Data extracts
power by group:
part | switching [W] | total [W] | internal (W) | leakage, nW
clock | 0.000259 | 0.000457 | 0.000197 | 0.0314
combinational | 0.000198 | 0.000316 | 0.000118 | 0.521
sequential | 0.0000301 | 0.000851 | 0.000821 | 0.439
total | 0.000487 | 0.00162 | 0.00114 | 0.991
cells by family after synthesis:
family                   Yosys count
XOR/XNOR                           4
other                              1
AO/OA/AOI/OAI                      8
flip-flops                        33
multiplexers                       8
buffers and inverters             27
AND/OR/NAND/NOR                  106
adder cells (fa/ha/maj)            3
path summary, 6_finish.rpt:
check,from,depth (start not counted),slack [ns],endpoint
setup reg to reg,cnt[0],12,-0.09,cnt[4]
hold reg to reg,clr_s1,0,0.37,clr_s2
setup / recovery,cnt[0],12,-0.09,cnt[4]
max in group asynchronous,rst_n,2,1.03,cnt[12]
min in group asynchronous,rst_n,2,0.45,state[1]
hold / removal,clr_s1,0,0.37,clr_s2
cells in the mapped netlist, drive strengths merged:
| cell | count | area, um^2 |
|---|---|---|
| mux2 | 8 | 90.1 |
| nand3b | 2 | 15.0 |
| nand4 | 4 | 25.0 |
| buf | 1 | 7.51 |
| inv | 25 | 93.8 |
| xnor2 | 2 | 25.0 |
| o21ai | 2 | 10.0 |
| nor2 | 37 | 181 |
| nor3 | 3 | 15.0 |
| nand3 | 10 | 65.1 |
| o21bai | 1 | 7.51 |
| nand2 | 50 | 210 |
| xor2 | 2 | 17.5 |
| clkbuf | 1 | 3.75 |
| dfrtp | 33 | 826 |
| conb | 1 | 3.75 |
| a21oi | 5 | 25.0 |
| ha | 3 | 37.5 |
`src/rtl/alu_pipe_ctrl.sv`:
```
// Registered ALU front end: operands and opcode load from a shared bus on a
// load-strobe rising edge; result and flags register one edge later.
module alu_pipe_ctrl #(
  parameter int NB_DATA  = 8,
  parameter int NB_OP    = 6,
  parameter int NB_SHAMT = 3
) (
  input  logic               clk,
  input  logic               i_rst,
  input  logic [NB_DATA-1:0] i_dato,
  input  logic [1:0]         i_sel,
  input  logic               i_load,
  output logic [NB_DATA-1:0] o_result,
  output logic [2:0]         o_flags,
  output logic               o_valid
);

  localparam logic [NB_OP-1:0] OP_ADD = NB_OP'(6'b100000);
  localparam logic [NB_OP-1:0] OP_SUB = NB_OP'(6'b100010);
  localparam logic [NB_OP-1:0] OP_AND = NB_OP'(6'b100100);
  localparam logic [NB_OP-1:0] OP_OR  = NB_OP'(6'b100101);
  localparam logic [NB_OP-1:0] OP_XOR = NB_OP'(6'b100110);
  localparam logic [NB_OP-1:0] OP_NOR = NB_OP'(6'b100111);
  localparam logic [NB_OP-1:0] OP_SRA = NB_OP'(6'b000011);
  localparam logic [NB_OP-1:0] OP_SRL = NB_OP'(6'b000010);

  logic [NB_DATA-1:0] a_q, a_d, b_q, b_d;
  logic [NB_OP-1:0]   op_q, op_d;
  logic               load_q, load_d;
  logic               calc_q, calc_d;
  logic [NB_DATA-1:0] result_q, result_d;
  logic [2:0]         flags_q, flags_d;
  logic               valid_q, valid_d;

  logic               load_event;
  logic [NB_DATA:0]   sum, diff;
  logic [NB_SHAMT-1:0] shamt;
  logic [NB_DATA-1:0] alu_res;
  logic               alu_cy, alu_ovf;

  assign load_event = i_load & ~load_q;

  always_comb begin
    a_d    = a_q;
    b_d    = b_q;
    op_d   = op_q;
    load_d = i_load;
    calc_d = load_event;
    if (load_event) begin
      case (i_sel)
        2'b00:   a_d  = i_dato;
        2'b01:   b_d  = i_dato;
        2'b10:   op_d = i_dato[NB_OP-1:0];
        default: a_d  = result_q;
      endcase
    end
  end

  // Top bit of the widened difference is the unsigned borrow.
  always_comb begin
    sum     = {1'b0, a_q} + {1'b0, b_q};
    diff    = {1'b0, a_q} - {1'b0, b_q};
    shamt   = b_q[NB_SHAMT-1:0];
    alu_res = '0;
    alu_cy  = 1'b0;
    alu_ovf = 1'b0;
    case (op_q)
      OP_ADD: begin
        alu_res = sum[NB_DATA-1:0];
        alu_cy  = sum[NB_DATA];
        alu_ovf = (a_q[NB_DATA-1] == b_q[NB_DATA-1]) &&
                  (sum[NB_DATA-1] != a_q[NB_DATA-1]);
      end
      OP_SUB: begin
        alu_res = diff[NB_DATA-1:0];
        alu_cy  = diff[NB_DATA];
        alu_ovf = (a_q[NB_DATA-1] != b_q[NB_DATA-1]) &&
                  (diff[NB_DATA-1] != a_q[NB_DATA-1]);
      end
      OP_AND:  alu_res = a_q & b_q;
      OP_OR:   alu_res = a_q | b_q;
      OP_XOR:  alu_res = a_q ^ b_q;
      OP_NOR:  alu_res = ~(a_q | b_q);
      OP_SRA:  alu_res = NB_DATA'($signed(a_q) >>> shamt);
      OP_SRL:  alu_res = a_q >> shamt;
      default: alu_res = '0;
    endcase
  end

  always_comb begin
    result_d = result_q;
    flags_d  = flags_q;
    valid_d  = calc_q;
    if (calc_q) begin
      result_d = alu_res;
      flags_d  = {alu_ovf, alu_cy, (alu_res == '0)};
    end
  end

  // load_q resets high so a strobe held through reset release is ignored.
  always_ff @(posedge clk or posedge i_rst) begin
    if (i_rst) begin
      a_q      <= '0;
      b_q      <= '0;
      op_q     <= OP_ADD;
      load_q   <= 1'b1;
      calc_q   <= 1'b0;
      result_q <= '0;
      flags_q  <= 3'b000;
      valid_q  <= 1'b0;
    end else begin
      a_q      <= a_d;
      b_q      <= b_d;
      op_q     <= op_d;
      load_q   <= load_d;
      calc_q   <= calc_d;
      result_q <= result_d;
      flags_q  <= flags_d;
      valid_q  <= valid_d;
    end
  end

  assign o_result = result_q;
  assign o_flags  = flags_q;
  assign o_valid  = valid_q;

endmodule

```
[config.mk]
export PLATFORM = sky130hd
export DESIGN_NAME = uart_rx_word_packer
export DESIGN_NICKNAME = d
export VERILOG_FILES = /design/src/rtl/uart_pkg.sv /design/src/rtl/uart_idle_timer.sv /design/src/rtl/uart_rx_word_packer.sv
export SDC_FILE = /design/constraint.sdc
export NUM_CORES = 1
export LEC_CHECK = 0
export BUFFER_PORTS_ARGS = -buffer_cell sky130_fd_sc_hd__buf_2
export CORE_MARGIN = 2
export CORE_UTILIZATION = 30
export DETAILED_ROUTE_END_ITERATION = 6
export GPL_TIMING_DRIVEN = 1
export PLACE_DENSITY = 0.5
export SLEW_MARGIN = 25
export SYNTH_ARGS = -nofsm -noshare
export SYNTH_HDL_FRONTEND = slang
export SYNTH_SLANG_ARGS = --single-unit
[constraint.sdc]
create_clock -name sys_clk -period 2.4 [get_ports sys_clk]
set_clock_uncertainty 0.1 [all_clocks]
set_input_delay 0.24 -clock sys_clk [delete_from_list [all_inputs] [get_ports sys_clk]]
set_output_delay 0.24 -clock sys_clk [all_outputs]
set_load 0.1 [all_outputs]
[src/rtl/uart_pkg.sv]
// uart_pkg: shared widths, defaults and FSM state type for the UART operand path.
package uart_pkg;
    localparam int BYTE_W             = 8;
    localparam int NUM_BYTES_DEF      = 8;
    localparam int TIMEOUT_CYCLES_DEF = 1000000;
    typedef enum logic [1:0] {IDLE, COLLECT, CHECK, HOLD} rx_pack_state_t;
endpackage

[src/rtl/uart_idle_timer.sv]
// uart_idle_timer: counts enabled cycles and strobes expired on the last one.
module uart_idle_timer #(
    parameter int TIMEOUT_CYCLES = 1000000
) (
    input  logic clk_i,
    input  logic rst_ni,
    input  logic clear_i,
    input  logic enable_i,
    output logic expired_o
);
    localparam int TW = TIMEOUT_CYCLES > 1 ? $clog2(TIMEOUT_CYCLES) : 1;
    localparam logic [TW-1:0] LAST = TW'(TIMEOUT_CYCLES - 1);
    logic [TW-1:0] timer_q, timer_d;
    assign expired_o = enable_i && timer_q == LAST;
    assign timer_d   = (clear_i || expired_o) ? '0 : enable_i ? timer_q + 1'b1 : timer_q;
    always_ff @(posedge clk_i or negedge rst_ni) begin
        if (!rst_ni) timer_q <= '0;
        else         timer_q <= timer_d;
    end
endmodule
--- src/rtl/fetch_pkg.sv ---
`default_nettype none
// ============================================================================
//  Module      : fetch_pkg
//  Description : Shared types and constants for the instruction-fetch block:
//                fetch FSM state encoding, instruction size and the
//                64-bit fetched-instruction entry {pc, instr}.
//  Revision    : 1.0 - initial release
// ============================================================================
package fetch_pkg;

    // Fetch FSM states (explicit 2-bit encoding)
    typedef enum logic [1:0] {
        IDLE    = 2'd0,
        WAIT    = 2'd1,
        DISCARD = 2'd2
    } fetch_state_e;

    // Bytes per instruction word; sequential PC step
    localparam logic [31:0] INSTR_BYTES = 32'd4;

    // One buffered fetch result
    typedef struct packed {
        logic [31:0] pc;
        logic [31:0] instr;
    } fetch_entry_t;

endpackage
`default_nettype wire

--- src/rtl/fetch_fifo.sv ---
`default_nettype none
// ============================================================================
//  Module      : fetch_fifo
//  Description : Small synchronous FIFO holding fetched {pc, instr} entries.
//                Flush empties it in one edge. Head data reads as zero
//                when the FIFO is empty.
//  Ports       : clk, rst        - clock, synchronous active-high reset
//                push_i/push_data_i - write one entry
//                pop_i           - remove the head entry
//                flush_i         - discard all entries
//                count_o         - number of valid entries
//                full_o/empty_o  - occupancy flags
//                head_o          - oldest entry
//  Revision    : 1.0 - initial release
// ============================================================================
module fetch_fifo
    import fetch_pkg::*;
#(
    parameter int unsigned FIFO_DEPTH = 2
) (
    input  logic                          clk,
    input  logic                          rst,
    input  logic                          push_i,
    input  fetch_entry_t                  push_data_i,
    input  logic                          pop_i,
    input  logic                          flush_i,
    output logic [$clog2(FIFO_DEPTH):0]   count_o,
    output logic                          full_o,
    output logic                          empty_o,
    output fetch_entry_t                  head_o
);

    localparam int unsigned PTR_W = $clog2(FIFO_DEPTH);
    localparam int unsigned CNT_W = PTR_W + 1;
    localparam logic [CNT_W-1:0] c_DEPTH   = CNT_W'(FIFO_DEPTH);
    localparam logic [CNT_W-1:0] c_CNT_ONE = CNT_W'(1);
    localparam logic [PTR_W-1:0] c_PTR_ONE = PTR_W'(1);

    fetch_entry_t       mem_q [FIFO_DEPTH];
    logic [PTR_W-1:0]   wr_ptr_q;
    logic [PTR_W-1:0]   rd_ptr_q;
    logic [CNT_W-1:0]   count_q;
    logic [CNT_W-1:0]   count_d;

    // Simultaneous push and pop leaves the occupancy unchanged
    always_comb begin
        count_d = count_q;
        if (push_i && !pop_i) begin
            count_d = count_q + c_CNT_ONE;
        end else if (pop_i && !push_i) begin
            count_d = count_q - c_CNT_ONE;
        end
    end

    always_ff @(posedge clk) begin
        if (rst || flush_i) begin
            wr_ptr_q <= '0;
            rd_ptr_q <= '0;
            count_q  <= '0;
        end else begin
            if (push_i) begin
                wr_ptr_q <= wr_ptr_q + c_PTR_ONE;
            end
            if (pop_i) begin
                rd_ptr_q <= rd_ptr_q + c_PTR_ONE;
            end
            count_q <= count_d;
        end
    end

    // Storage needs no reset: entries are only visible while counted
    always_ff @(posedge clk) begin
        if (push_i) begin
            mem_q[wr_ptr_q] <= push_data_i;
        end
    end

    assign count_o = count_q;
    assign full_o  = (count_q == c_DEPTH);
    assign empty_o = (count_q == '0);
    assign head_o  = empty_o ? '0 : mem_q[rd_ptr_q];

endmodule
`default_nettype wire

--- src/rtl/instruction_fetch.sv ---
`default_nettype none
// ============================================================================
//  Module      : instruction_fetch
//  Description : Instruction fetch stage. Issues one memory request at a
//                time, buffers results in fetch_fifo for decode, computes
//                the next PC and handles branch/jump redirects (flushing
//                buffered and in-flight instructions).
//  Ports       : clk, rst               - clock, synchronous active-high reset
//                pc_in / pc_next        - PC register output / next value
//                imem_req/addr/ack/rdata- instruction memory handshake
//                redirect_valid/addr    - one-cycle redirect request
//                if_valid/if_instr/if_pc- FIFO head presented to decode
//                id_ready               - decode accepts the head
//  Revision    : 1.0 - initial release
// ============================================================================
module instruction_fetch
    import fetch_pkg::*;
#(
    parameter logic [31:0] RESET_PC   = 32'h00000000,
    parameter int unsigned FIFO_DEPTH = 2
) (
    input  logic        clk,
    input  logic        rst,
    input  logic [31:0] pc_in,
    output logic [31:0] pc_next,
    output logic        imem_req,
    output logic [31:0] imem_addr,
    input  logic        imem_ack,
    input  logic [31:0] imem_rdata,
    input  logic        redirect_valid,
    input  logic [31:0] redirect_addr,
    output logic        if_valid,
    output logic [31:0] if_instr,
    output logic [31:0] if_pc,
    input  logic        id_ready
);

    localparam int unsigned CNT_W = $clog2(FIFO_DEPTH) + 1;

    fetch_state_e       state_q;
    fetch_state_e       state_d;
    logic [31:0]        req_addr_q;
    logic [31:0]        req_addr_d;

    logic               w_push;
    logic               w_pop;
    logic               w_flush;
    logic               w_full;
    logic               w_empty;
    logic [CNT_W-1:0]   w_count;
    fetch_entry_t       w_push_data;
    fetch_entry_t       w_head;
    logic [31:0]        w_redirect_pc;
    logic               w_unused;

    // Redirect targets are forced to word alignment; the low bits are dropped
    assign w_redirect_pc = {redirect_addr[31:2], 2'b00};
    assign w_unused      = ^redirect_addr[1:0];

    assign w_push_data = {req_addr_q, imem_rdata};

    // Outputs are forced quiet during reset regardless of stored contents
    assign if_valid = !rst && (w_count != '0);
    assign if_instr = rst ? 32'h0 : w_head.instr;
    assign if_pc    = rst ? 32'h0 : w_head.pc;
    assign w_pop    = !w_empty && if_valid && id_ready && !redirect_valid;

    always_comb begin
        state_d    = state_q;
        req_addr_d = req_addr_q;
        pc_next    = pc_in;
        imem_req   = 1'b0;
        imem_addr  = req_addr_q;
        w_push     = 1'b0;
        w_flush    = 1'b0;

        if (rst) begin
            pc_next = RESET_PC;
            state_d = IDLE;
        end else begin
            if (redirect_valid) begin
                pc_next = w_redirect_pc;
                w_flush = 1'b1;
            end

            case (state_q)
                IDLE: begin
                    // Gate on the pre-pop occupancy so a full FIFO never
                    // gains a request, even while decode drains it
                    if (!redirect_valid && !w_full) begin
                        imem_req   = 1'b1;
                        imem_addr  = pc_in;
                        req_addr_d = pc_in;
                        pc_next    = pc_in + INSTR_BYTES;
                        state_d    = WAIT;
                    end
                end
                WAIT: begin
                    imem_req = 1'b1;
                    if (redirect_valid) begin
                        // Stale response: drop it now, or wait it out
                        state_d = imem_ack ? IDLE : DISCARD;
                    end else if (imem_ack) begin
                        w_push  = 1'b1;
                        state_d = IDLE;
                    end
                end
                DISCARD: begin
                    imem_req = 1'b1;
                    if (imem_ack) begin
                        state_d = IDLE;
                    end
                end
                default: state_d = IDLE;
            endcase
        end
    end

    always_ff @(posedge clk) begin
        if (rst) begin
            state_q    <= IDLE;
            req_addr_q <= '0;
        end else begin
            state_q    <= state_d;
            req_addr_q <= req_addr_d;
        end
    end

    fetch_fifo #(
        .FIFO_DEPTH (FIFO_DEPTH)
    ) u_fifo (
        .clk         (clk),
        .rst         (rst),
        .push_i      (w_push),
        .push_data_i (w_push_data),
        .pop_i       (w_pop),
        .flush_i     (w_flush),
        .count_o     (w_count),
        .full_o      (w_full),
        .empty_o     (w_empty),
        .head_o      (w_head)
    );

endmodule
`default_nettype wire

Your objective
From the records above, copy only the lines starting with the line that holds "25 | 93.8 |" and going on through the line that holds "a21oi | 5 | 25.0 |", exactly as written.

Response
| inv | 25 | 93.8 |
| xnor2 | 2 | 25.0 |
| o21ai | 2 | 10.0 |
| nor2 | 37 | 181 |
| nor3 | 3 | 15.0 |
| nand3 | 10 | 65.1 |
| o21bai | 1 | 7.51 |
| nand2 | 50 | 210 |
| xor2 | 2 | 17.5 |
| clkbuf | 1 | 3.75 |
| dfrtp | 33 | 826 |
| conb | 1 | 3.75 |
| a21oi | 5 | 25.0 |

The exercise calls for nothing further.